= YOUR ASSIGNMENT =
Go through the data below and count every line that has the word "stage". Return only the count.

= DATASET EXCERPTS =
---

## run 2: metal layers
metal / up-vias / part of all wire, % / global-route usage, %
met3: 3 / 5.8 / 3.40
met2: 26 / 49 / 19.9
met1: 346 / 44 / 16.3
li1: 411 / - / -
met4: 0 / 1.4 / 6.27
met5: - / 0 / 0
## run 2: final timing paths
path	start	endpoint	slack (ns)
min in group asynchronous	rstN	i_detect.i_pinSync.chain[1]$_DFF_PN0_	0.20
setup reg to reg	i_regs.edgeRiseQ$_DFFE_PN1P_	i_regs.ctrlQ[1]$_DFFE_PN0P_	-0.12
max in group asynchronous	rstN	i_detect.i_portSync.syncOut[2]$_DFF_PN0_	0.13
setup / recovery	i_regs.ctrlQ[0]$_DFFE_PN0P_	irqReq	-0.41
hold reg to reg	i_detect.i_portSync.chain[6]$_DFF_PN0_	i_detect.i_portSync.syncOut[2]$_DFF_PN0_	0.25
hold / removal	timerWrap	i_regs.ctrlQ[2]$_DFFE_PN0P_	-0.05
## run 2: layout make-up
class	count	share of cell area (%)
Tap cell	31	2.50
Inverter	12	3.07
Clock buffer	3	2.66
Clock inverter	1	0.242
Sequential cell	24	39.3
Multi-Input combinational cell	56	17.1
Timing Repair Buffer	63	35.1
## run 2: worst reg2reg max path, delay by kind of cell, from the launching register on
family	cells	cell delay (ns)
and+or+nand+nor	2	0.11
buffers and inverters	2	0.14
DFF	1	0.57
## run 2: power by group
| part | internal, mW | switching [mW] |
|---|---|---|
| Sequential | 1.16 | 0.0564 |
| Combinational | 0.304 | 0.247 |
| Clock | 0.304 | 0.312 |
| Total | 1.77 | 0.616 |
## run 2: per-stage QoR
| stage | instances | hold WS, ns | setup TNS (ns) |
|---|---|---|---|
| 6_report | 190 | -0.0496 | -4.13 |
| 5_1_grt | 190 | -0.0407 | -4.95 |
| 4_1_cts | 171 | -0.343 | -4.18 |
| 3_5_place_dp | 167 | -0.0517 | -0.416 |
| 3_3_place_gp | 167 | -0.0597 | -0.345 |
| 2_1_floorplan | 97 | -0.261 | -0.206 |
$ cat src/rtl/hop_pingpong_sched.sv
module hop_pingpong_sched
  import hop_pkg::*;
#(
  parameter int unsigned NUM_SLOTS = 43,
  localparam int         CH_W      = $clog2(NUM_SLOTS)
) (
  input  logic            clk,
  input  logic            rst_n,
  input  logic            resync_i,
  input  logic [CH_W-1:0] start_idx_i,
  input  logic            boundary_i,
  output logic            running_o,
  output logic [CH_W-1:0] rd_addr0_o,
  output logic [CH_W-1:0] rd_addr1_o,
  input  logic [CH_W-1:0] rd_data0_i,
  input  logic [CH_W-1:0] rd_data1_i,
  output logic            synth_sel_o,
  output logic [CH_W-1:0] ch_a_o,
  output logic            ld_a_o,
  output logic [CH_W-1:0] ch_b_o,
  output logic            ld_b_o,
  output logic            hop_tick_o,
  output logic [CH_W-1:0] seq_idx_o
);

  localparam logic [CH_W-1:0] LAST_IDX = CH_W'(NUM_SLOTS - 1);

  function automatic logic [CH_W-1:0] idx_inc(input logic [CH_W-1:0] x);
    return (x == LAST_IDX) ? '0 : x + 1'b1;
  endfunction

  logic            run_q, run_d;
  synth_e          sel_q, sel_d;
  logic [CH_W-1:0] idx_q, idx_d;
  logic [CH_W-1:0] cha_q, cha_d, chb_q, chb_d;
  logic            lda_q, lda_d, ldb_q, ldb_d;
  logic            tick_q, tick_d;
  logic [CH_W-1:0] start_c, nxt_idx, nxt2_idx;

  always_comb begin
    start_c  = (start_idx_i > LAST_IDX) ? '0 : start_idx_i;
    nxt_idx  = idx_inc(idx_q);
    nxt2_idx = idx_inc(nxt_idx);
  end

  // Port 0 serves only the resync load; port 1 serves the retune.
  assign rd_addr0_o = start_c;
  assign rd_addr1_o = resync_i ? idx_inc(start_c) : nxt2_idx;

  always_comb begin
    run_d  = run_q;
    sel_d  = sel_q;
    idx_d  = idx_q;
    cha_d  = cha_q;
    chb_d  = chb_q;
    lda_d  = 1'b0;
    ldb_d  = 1'b0;
    tick_d = 1'b0;
    if (resync_i) begin
      run_d = 1'b1;
      sel_d = SYN_A;
      idx_d = start_c;
      cha_d = rd_data0_i;
      chb_d = rd_data1_i;
      lda_d = 1'b1;
      ldb_d = 1'b1;
    end else if (boundary_i) begin
      tick_d = 1'b1;
      idx_d  = nxt_idx;
      if (sel_q == SYN_A) begin
        sel_d = SYN_B;
        cha_d = rd_data1_i;
        lda_d = 1'b1;
      end else begin
        sel_d = SYN_A;
        chb_d = rd_data1_i;
        ldb_d = 1'b1;
      end
    end
  end

  always_ff @(posedge clk or negedge rst_n) begin
    if (!rst_n) begin
      run_q  <= 1'b0;
      sel_q  <= SYN_A;
      idx_q  <= '0;
      cha_q  <= '0;
      chb_q  <= '0;
      lda_q  <= 1'b0;
      ldb_q  <= 1'b0;
      tick_q <= 1'b0;
    end else begin
      run_q  <= run_d;
      sel_q  <= sel_d;
      idx_q  <= idx_d;
      cha_q  <= cha_d;
      chb_q  <= chb_d;
      lda_q  <= lda_d;
      ldb_q  <= ldb_d;
      tick_q <= tick_d;
    end
  end

  assign running_o   = run_q;
  assign synth_sel_o = sel_q;
  assign ch_a_o      = cha_q;
  assign ld_a_o      = lda_q;
  assign ch_b_o      = chb_q;
  assign ld_b_o      = ldb_q;
  assign hop_tick_o  = tick_q;
  assign seq_idx_o   = idx_q;

endmodule
File: src/rtl/fskd_datapath.sv
module fskd_datapath
  import fskd_pkg::*;
#(
  parameter int unsigned OVS       = 16,
  parameter int unsigned DATA_BITS = 8
) (
  input  logic    clk,
  input  logic    rstN,
  input  logic    tick,
  input  logic    demodBit,
  input  logic    powerDown,
  input  strobe_t strobe,
  output logic    rxBit,
  output logic    dataOut,
  output logic    dataClk,
  output logic    wordEndN,
  output logic    wordEndOe
);
  localparam int HALF  = OVS / 2;
  localparam int HC_W  = $clog2(HALF) + 1;
  localparam int IDX_W = $clog2(DATA_BITS + 1);

  logic [1:0] syncReg;
  logic [1:0] pulseStart;
  logic [1:0] pulseOn;
  logic       clkOn;
  logic       weOn;

  always_ff @(posedge clk or negedge rstN) begin
    if (!rstN) syncReg <= 2'b11;
    else       syncReg <= {syncReg[0], demodBit};
  end

  assign rxBit      = syncReg[1];
  assign pulseStart = {strobe.wordEnd, strobe.clkRise};

  // channel 0: data clock, channel 1: end-of-word strobe
  for (genvar g = 0; g < 2; g++) begin : g_pulse
    logic            on;
    logic [HC_W-1:0] width;
    always_ff @(posedge clk or negedge rstN) begin
      if (!rstN) begin
        on    <= 1'b0;
        width <= '0;
      end else if (strobe.quiet) begin
        on    <= 1'b0;
        width <= '0;
      end else if (pulseStart[g]) begin
        on    <= 1'b1;
        width <= '0;
      end else if (tick && on) begin
        if (width == HC_W'(HALF - 1)) on <= 1'b0;
        else                          width <= width + 1'b1;
      end
    end
    assign pulseOn[g] = on;
  end

  assign clkOn     = pulseOn[0];
  assign weOn      = pulseOn[1];
  assign dataOut   = strobe.quiet ? 1'b1 : rxBit;
  assign dataClk   = powerDown | clkOn;
  assign wordEndN  = ~(weOn & ~powerDown);
  assign wordEndOe = ~powerDown;

  // count of clock strobes in the current character, for checking only
  logic [IDX_W-1:0] riseCount;
  always_ff @(posedge clk or negedge rstN) begin
    if (!rstN)                                riseCount <= '0;
    else if (strobe.quiet || strobe.wordEnd)  riseCount <= '0;
    else if (strobe.clkRise)
      riseCount <= (riseCount == IDX_W'(DATA_BITS)) ? IDX_W'(1) : riseCount + 1'b1;
  end


  eight_rise_chk: assert property (@(posedge clk) disable iff (!rstN)
    strobe.wordEnd |-> riseCount == IDX_W'(DATA_BITS));


  rise_on_tick_chk: assert property (@(posedge clk) disable iff (!rstN)
    strobe.clkRise |-> tick);


  stop_mark_chk: assert property (@(posedge clk) disable iff (!rstN)
    strobe.wordEnd |-> rxBit);


  pulse_apart_chk: assert property (@(posedge clk) disable iff (!rstN)
    $rose(clkOn) |-> !weOn);


  pd_park_chk: assert property (@(posedge clk) disable iff (!rstN)
    powerDown |=> (!clkOn && !weOn));

endmodule

File: src/rtl/fskd_deframer.sv
module fskd_deframer
  import fskd_pkg::*;
#(
  parameter int unsigned SYS_HZ    = 3579545,
  parameter int unsigned BAUD      = 1200,
  parameter int unsigned OVS       = 16,
  parameter int unsigned DATA_BITS = 8
) (
  input  logic clk,
  input  logic rstN,
  input  logic demodBit,
  input  logic carrierOn,
  input  logic powerDown,
  output logic dataOut,
  output logic dataClk,
  output logic wordEndN,
  output logic wordEndOe
);
  localparam int unsigned TICK_HZ = BAUD * OVS;

  logic    tick;
  logic    rxBit;
  strobe_t strobe;

  fskd_timebase #(
    .SYS_HZ (SYS_HZ),
    .TICK_HZ(TICK_HZ)
  ) u_timebase (
    .clk (clk),
    .rstN(rstN),
    .tick(tick)
  );

  fskd_ctrl #(
    .OVS      (OVS),
    .DATA_BITS(DATA_BITS)
  ) u_ctrl (
    .clk      (clk),
    .rstN     (rstN),
    .tick     (tick),
    .rxBit    (rxBit),
    .carrierOn(carrierOn),
    .powerDown(powerDown),
    .strobe   (strobe)
  );

  fskd_datapath #(
    .OVS      (OVS),
    .DATA_BITS(DATA_BITS)
  ) u_datapath (
    .clk      (clk),
    .rstN     (rstN),
    .tick     (tick),
    .demodBit (demodBit),
    .powerDown(powerDown),
    .strobe   (strobe),
    .rxBit    (rxBit),
    .dataOut  (dataOut),
    .dataClk  (dataClk),
    .wordEndN (wordEndN),
    .wordEndOe(wordEndOe)
  );

endmodule

File: config.mk
export PLATFORM = sky130hd
export DESIGN_NAME = fskd_deframer
export DESIGN_NICKNAME = d
export VERILOG_FILES = /design/src/rtl/fskd_pkg.sv /design/src/rtl/fskd_timebase.sv /design/src/rtl/fskd_ctrl.sv /design/src/rtl/fskd_datapath.sv /design/src/rtl/fskd_deframer.sv
export SDC_FILE = /design/constraint.sdc
export NUM_CORES = 1
export LEC_CHECK = 0
export BUFFER_PORTS_ARGS = -buffer_cell sky130_fd_sc_hd__buf_2
export CORE_ASPECT_RATIO = 1.4
export CORE_MARGIN = 2
export CORE_UTILIZATION = 65
export DETAILED_ROUTE_END_ITERATION = 10
export HOLD_SLACK_MARGIN = 0.02
export PLACE_DENSITY = 0.83
export SLEW_MARGIN = 20
export SYNTH_ARGS = -nofsm -noshare
export SYNTH_HDL_FRONTEND = slang
export SYNTH_SLANG_ARGS = --single-unit
File: constraint.sdc
create_clock -name clk -period 8.8 [get_ports clk]
set_input_delay 0 -clock clk [delete_from_list [all_inputs] [get_ports clk]]
set_output_delay 0 -clock clk [all_outputs]
set_load 0.02 [all_outputs]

---

= ANSWER BOX =
2